__What needs to be done__.
Count how many lines below include the word "cycle". Answer with a number only.

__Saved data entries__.
————

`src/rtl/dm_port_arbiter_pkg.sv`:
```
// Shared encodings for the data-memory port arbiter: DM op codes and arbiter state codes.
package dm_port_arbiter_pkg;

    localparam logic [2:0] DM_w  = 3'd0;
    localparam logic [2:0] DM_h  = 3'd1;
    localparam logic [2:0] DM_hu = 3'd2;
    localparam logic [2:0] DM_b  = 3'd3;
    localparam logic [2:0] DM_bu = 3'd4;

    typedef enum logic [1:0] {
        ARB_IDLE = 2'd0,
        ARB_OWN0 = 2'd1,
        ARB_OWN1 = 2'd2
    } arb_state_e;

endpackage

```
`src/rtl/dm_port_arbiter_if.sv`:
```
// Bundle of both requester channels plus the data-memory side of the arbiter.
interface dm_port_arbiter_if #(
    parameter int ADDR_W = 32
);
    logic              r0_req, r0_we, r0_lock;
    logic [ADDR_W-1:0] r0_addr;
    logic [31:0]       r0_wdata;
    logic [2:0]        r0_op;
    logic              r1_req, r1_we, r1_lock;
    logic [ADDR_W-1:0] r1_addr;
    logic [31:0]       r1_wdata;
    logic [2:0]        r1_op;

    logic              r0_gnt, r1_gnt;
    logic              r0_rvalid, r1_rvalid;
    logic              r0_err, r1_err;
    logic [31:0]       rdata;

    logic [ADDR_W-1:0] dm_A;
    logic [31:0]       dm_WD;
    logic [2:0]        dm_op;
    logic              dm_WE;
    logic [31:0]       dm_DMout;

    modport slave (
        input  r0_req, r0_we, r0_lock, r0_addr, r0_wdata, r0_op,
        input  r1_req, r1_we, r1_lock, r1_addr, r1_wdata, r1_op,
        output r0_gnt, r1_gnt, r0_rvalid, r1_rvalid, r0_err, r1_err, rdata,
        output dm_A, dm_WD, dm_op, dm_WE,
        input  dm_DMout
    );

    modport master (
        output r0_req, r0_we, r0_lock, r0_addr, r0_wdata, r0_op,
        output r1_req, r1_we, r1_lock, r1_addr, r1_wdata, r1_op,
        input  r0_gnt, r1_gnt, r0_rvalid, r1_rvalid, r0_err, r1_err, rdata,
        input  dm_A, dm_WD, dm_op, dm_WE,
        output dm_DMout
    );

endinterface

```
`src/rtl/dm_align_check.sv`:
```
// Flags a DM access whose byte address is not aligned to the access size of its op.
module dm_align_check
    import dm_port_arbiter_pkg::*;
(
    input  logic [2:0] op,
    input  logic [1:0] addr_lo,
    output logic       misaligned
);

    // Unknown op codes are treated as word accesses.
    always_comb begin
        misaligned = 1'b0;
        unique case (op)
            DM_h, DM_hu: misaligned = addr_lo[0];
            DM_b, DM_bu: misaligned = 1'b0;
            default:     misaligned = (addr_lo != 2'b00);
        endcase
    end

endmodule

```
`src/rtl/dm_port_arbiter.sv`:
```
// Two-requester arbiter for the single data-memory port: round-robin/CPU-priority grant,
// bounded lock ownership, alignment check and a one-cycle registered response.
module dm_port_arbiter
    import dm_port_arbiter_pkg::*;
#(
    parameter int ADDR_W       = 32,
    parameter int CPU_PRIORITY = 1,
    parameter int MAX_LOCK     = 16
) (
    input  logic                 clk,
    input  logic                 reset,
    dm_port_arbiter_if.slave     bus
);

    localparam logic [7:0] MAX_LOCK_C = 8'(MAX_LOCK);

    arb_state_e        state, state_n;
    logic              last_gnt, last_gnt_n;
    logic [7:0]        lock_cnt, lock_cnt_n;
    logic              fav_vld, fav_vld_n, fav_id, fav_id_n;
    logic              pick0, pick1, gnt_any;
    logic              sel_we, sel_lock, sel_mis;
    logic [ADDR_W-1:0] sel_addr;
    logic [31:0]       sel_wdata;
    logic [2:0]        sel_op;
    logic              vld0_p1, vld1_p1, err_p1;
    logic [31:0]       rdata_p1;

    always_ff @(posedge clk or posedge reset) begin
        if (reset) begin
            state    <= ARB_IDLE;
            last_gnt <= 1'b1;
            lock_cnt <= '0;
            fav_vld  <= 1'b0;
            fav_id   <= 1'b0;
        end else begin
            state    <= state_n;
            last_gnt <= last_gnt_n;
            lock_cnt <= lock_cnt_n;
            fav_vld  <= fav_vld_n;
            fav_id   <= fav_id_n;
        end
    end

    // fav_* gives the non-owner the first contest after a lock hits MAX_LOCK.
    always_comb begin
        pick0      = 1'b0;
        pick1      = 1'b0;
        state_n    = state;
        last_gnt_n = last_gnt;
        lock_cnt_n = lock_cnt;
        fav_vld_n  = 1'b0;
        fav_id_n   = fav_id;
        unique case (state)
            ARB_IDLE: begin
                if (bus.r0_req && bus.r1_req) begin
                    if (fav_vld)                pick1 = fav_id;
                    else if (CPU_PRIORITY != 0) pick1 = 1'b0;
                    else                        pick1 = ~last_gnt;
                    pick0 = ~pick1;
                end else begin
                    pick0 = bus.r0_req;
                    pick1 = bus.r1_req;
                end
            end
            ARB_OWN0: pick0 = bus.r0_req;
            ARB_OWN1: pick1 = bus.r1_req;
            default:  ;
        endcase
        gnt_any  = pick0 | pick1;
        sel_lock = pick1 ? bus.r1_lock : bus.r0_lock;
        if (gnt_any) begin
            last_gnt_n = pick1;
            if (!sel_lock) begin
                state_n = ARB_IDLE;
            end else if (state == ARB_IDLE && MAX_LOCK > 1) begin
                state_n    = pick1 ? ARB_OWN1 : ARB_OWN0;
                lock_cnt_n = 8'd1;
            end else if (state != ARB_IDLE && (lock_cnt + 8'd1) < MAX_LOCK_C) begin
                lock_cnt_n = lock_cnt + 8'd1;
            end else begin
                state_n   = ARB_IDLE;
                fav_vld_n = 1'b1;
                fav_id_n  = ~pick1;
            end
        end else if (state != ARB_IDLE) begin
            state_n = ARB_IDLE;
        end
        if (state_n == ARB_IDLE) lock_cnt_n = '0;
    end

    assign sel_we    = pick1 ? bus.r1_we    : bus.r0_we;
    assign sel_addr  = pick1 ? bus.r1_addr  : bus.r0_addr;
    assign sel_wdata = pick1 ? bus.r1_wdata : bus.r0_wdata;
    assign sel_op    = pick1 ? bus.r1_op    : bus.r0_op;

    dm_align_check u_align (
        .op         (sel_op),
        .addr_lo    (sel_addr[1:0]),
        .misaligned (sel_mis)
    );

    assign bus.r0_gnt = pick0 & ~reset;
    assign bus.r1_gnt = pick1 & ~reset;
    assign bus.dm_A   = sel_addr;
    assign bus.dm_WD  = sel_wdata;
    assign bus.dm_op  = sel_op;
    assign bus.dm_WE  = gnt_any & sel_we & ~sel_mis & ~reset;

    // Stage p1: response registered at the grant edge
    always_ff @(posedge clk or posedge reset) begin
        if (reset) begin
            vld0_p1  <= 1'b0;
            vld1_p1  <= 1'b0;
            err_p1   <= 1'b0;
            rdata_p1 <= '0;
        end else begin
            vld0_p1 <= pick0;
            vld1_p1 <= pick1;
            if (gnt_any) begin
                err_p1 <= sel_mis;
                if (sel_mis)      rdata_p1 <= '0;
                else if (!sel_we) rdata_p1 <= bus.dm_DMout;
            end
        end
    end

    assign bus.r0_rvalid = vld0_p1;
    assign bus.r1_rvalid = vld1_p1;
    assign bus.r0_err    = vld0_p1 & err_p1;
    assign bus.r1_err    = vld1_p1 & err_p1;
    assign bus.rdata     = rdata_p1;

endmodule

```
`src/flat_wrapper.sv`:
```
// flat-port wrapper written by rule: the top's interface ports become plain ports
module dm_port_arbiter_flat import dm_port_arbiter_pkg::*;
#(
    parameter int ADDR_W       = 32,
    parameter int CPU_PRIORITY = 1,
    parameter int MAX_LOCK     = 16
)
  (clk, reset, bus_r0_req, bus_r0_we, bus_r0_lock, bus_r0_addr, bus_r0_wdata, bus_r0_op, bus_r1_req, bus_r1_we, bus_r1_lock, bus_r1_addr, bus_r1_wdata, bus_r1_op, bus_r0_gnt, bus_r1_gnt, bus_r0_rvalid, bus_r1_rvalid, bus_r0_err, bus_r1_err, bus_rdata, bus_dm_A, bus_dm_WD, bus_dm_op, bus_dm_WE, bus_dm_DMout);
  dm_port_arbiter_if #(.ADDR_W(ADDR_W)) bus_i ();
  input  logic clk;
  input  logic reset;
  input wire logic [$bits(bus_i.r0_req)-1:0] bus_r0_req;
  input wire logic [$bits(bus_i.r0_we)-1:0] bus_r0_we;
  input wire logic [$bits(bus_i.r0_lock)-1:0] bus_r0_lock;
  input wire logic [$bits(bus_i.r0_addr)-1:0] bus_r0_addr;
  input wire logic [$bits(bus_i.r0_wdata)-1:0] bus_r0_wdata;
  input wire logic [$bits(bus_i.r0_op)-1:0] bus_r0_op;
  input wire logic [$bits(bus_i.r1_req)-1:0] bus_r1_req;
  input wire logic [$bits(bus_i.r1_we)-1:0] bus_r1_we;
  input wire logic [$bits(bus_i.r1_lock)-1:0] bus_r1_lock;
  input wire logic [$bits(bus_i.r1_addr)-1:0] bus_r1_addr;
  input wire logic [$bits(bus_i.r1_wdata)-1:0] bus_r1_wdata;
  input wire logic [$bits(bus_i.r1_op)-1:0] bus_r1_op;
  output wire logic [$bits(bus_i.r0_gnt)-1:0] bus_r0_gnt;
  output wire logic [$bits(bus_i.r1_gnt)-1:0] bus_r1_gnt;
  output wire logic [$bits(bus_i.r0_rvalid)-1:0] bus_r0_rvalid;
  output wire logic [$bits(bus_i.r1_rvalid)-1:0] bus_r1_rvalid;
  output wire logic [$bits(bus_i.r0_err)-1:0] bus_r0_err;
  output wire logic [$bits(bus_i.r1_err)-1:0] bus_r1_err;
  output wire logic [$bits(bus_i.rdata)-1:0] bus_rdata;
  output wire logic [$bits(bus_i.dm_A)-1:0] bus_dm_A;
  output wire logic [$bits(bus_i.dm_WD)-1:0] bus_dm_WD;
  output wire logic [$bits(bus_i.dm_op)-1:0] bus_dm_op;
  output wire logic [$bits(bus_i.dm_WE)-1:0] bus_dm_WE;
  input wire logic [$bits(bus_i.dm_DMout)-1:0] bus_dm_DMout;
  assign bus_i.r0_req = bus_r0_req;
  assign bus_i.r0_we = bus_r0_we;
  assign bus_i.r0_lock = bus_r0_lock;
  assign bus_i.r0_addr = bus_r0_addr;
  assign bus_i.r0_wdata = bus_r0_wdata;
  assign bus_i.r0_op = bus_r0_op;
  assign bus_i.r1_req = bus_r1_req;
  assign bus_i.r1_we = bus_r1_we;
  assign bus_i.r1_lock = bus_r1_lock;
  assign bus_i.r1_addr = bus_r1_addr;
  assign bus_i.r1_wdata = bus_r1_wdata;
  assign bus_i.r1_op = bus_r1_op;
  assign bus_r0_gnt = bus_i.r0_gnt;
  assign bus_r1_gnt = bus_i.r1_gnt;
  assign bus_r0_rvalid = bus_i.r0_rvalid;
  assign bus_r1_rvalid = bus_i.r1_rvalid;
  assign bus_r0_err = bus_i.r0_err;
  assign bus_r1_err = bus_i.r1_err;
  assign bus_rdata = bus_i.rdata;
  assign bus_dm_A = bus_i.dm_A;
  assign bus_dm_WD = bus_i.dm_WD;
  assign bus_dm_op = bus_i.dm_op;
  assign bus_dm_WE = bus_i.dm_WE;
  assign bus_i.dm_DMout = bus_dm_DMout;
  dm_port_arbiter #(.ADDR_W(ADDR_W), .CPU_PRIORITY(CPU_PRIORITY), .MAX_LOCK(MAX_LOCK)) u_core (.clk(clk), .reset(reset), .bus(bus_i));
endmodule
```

————

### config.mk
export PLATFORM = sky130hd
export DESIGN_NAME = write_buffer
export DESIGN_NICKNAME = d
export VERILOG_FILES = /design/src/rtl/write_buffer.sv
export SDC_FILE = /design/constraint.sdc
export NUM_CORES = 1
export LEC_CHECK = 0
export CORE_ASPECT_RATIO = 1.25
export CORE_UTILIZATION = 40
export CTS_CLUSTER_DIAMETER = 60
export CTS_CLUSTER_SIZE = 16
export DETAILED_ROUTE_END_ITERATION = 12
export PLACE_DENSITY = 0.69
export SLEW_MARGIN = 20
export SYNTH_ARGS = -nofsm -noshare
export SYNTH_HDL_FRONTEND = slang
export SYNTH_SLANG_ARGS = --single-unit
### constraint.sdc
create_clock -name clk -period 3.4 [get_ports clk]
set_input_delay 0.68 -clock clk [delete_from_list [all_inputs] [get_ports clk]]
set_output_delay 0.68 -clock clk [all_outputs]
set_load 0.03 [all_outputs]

————

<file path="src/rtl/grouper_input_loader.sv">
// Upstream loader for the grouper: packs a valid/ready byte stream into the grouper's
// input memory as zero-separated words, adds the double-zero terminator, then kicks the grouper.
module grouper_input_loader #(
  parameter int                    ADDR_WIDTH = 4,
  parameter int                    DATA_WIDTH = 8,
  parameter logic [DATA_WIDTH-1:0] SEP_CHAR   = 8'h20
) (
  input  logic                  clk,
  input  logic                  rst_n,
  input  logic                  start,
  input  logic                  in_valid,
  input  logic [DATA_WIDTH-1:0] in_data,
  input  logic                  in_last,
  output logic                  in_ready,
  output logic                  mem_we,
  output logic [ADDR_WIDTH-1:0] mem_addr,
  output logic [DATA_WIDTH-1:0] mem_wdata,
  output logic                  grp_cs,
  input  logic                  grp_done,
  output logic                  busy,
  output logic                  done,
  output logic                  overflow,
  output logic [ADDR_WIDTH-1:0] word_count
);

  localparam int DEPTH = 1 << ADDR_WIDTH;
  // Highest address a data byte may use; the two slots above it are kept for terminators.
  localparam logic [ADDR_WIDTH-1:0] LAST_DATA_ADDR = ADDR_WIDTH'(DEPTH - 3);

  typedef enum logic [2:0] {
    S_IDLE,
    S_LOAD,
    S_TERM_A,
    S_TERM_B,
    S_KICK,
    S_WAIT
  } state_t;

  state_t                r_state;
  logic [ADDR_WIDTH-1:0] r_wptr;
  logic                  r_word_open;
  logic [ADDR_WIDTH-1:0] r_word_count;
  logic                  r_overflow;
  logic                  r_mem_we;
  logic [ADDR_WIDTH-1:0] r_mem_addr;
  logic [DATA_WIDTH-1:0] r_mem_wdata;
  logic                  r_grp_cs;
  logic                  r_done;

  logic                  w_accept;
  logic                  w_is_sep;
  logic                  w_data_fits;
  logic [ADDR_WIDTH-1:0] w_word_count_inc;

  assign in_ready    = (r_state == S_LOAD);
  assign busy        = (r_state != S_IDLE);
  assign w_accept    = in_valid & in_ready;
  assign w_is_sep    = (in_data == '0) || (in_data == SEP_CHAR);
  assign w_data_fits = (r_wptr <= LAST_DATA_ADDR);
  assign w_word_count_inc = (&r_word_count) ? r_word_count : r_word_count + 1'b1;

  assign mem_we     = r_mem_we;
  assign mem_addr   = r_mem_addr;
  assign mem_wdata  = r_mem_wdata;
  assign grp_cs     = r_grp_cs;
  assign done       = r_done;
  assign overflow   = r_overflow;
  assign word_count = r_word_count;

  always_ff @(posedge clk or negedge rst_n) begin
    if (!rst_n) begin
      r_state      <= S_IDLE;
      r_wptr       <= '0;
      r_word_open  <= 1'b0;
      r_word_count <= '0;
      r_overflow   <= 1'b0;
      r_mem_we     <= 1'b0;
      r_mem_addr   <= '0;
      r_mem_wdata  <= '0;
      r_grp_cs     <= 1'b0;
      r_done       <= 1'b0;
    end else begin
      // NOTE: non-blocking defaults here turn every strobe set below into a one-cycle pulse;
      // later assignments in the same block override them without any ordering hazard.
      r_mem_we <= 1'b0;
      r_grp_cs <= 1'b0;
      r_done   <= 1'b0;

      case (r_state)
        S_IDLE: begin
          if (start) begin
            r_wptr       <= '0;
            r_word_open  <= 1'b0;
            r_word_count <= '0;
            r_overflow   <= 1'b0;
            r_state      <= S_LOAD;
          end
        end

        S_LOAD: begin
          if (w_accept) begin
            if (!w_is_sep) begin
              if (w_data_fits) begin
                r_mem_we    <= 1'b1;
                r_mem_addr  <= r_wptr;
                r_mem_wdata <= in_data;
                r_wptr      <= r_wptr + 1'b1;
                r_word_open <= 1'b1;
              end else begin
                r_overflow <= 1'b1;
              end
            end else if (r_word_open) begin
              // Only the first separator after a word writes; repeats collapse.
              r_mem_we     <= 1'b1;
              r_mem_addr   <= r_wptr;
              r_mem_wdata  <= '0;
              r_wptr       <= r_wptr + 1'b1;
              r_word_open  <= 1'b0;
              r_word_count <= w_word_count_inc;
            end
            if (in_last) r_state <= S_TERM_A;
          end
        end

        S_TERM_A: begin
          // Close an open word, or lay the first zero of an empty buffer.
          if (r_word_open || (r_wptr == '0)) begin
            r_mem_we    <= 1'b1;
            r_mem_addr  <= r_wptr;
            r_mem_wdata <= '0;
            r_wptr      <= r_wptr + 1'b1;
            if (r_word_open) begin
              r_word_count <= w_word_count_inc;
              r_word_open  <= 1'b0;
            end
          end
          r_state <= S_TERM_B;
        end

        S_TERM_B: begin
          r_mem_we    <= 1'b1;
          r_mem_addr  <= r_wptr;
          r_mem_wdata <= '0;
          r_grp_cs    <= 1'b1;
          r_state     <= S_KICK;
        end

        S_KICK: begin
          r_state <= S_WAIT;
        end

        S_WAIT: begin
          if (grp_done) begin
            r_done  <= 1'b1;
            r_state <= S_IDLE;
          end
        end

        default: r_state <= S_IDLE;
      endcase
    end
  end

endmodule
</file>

————

__Response to this exercise__.
2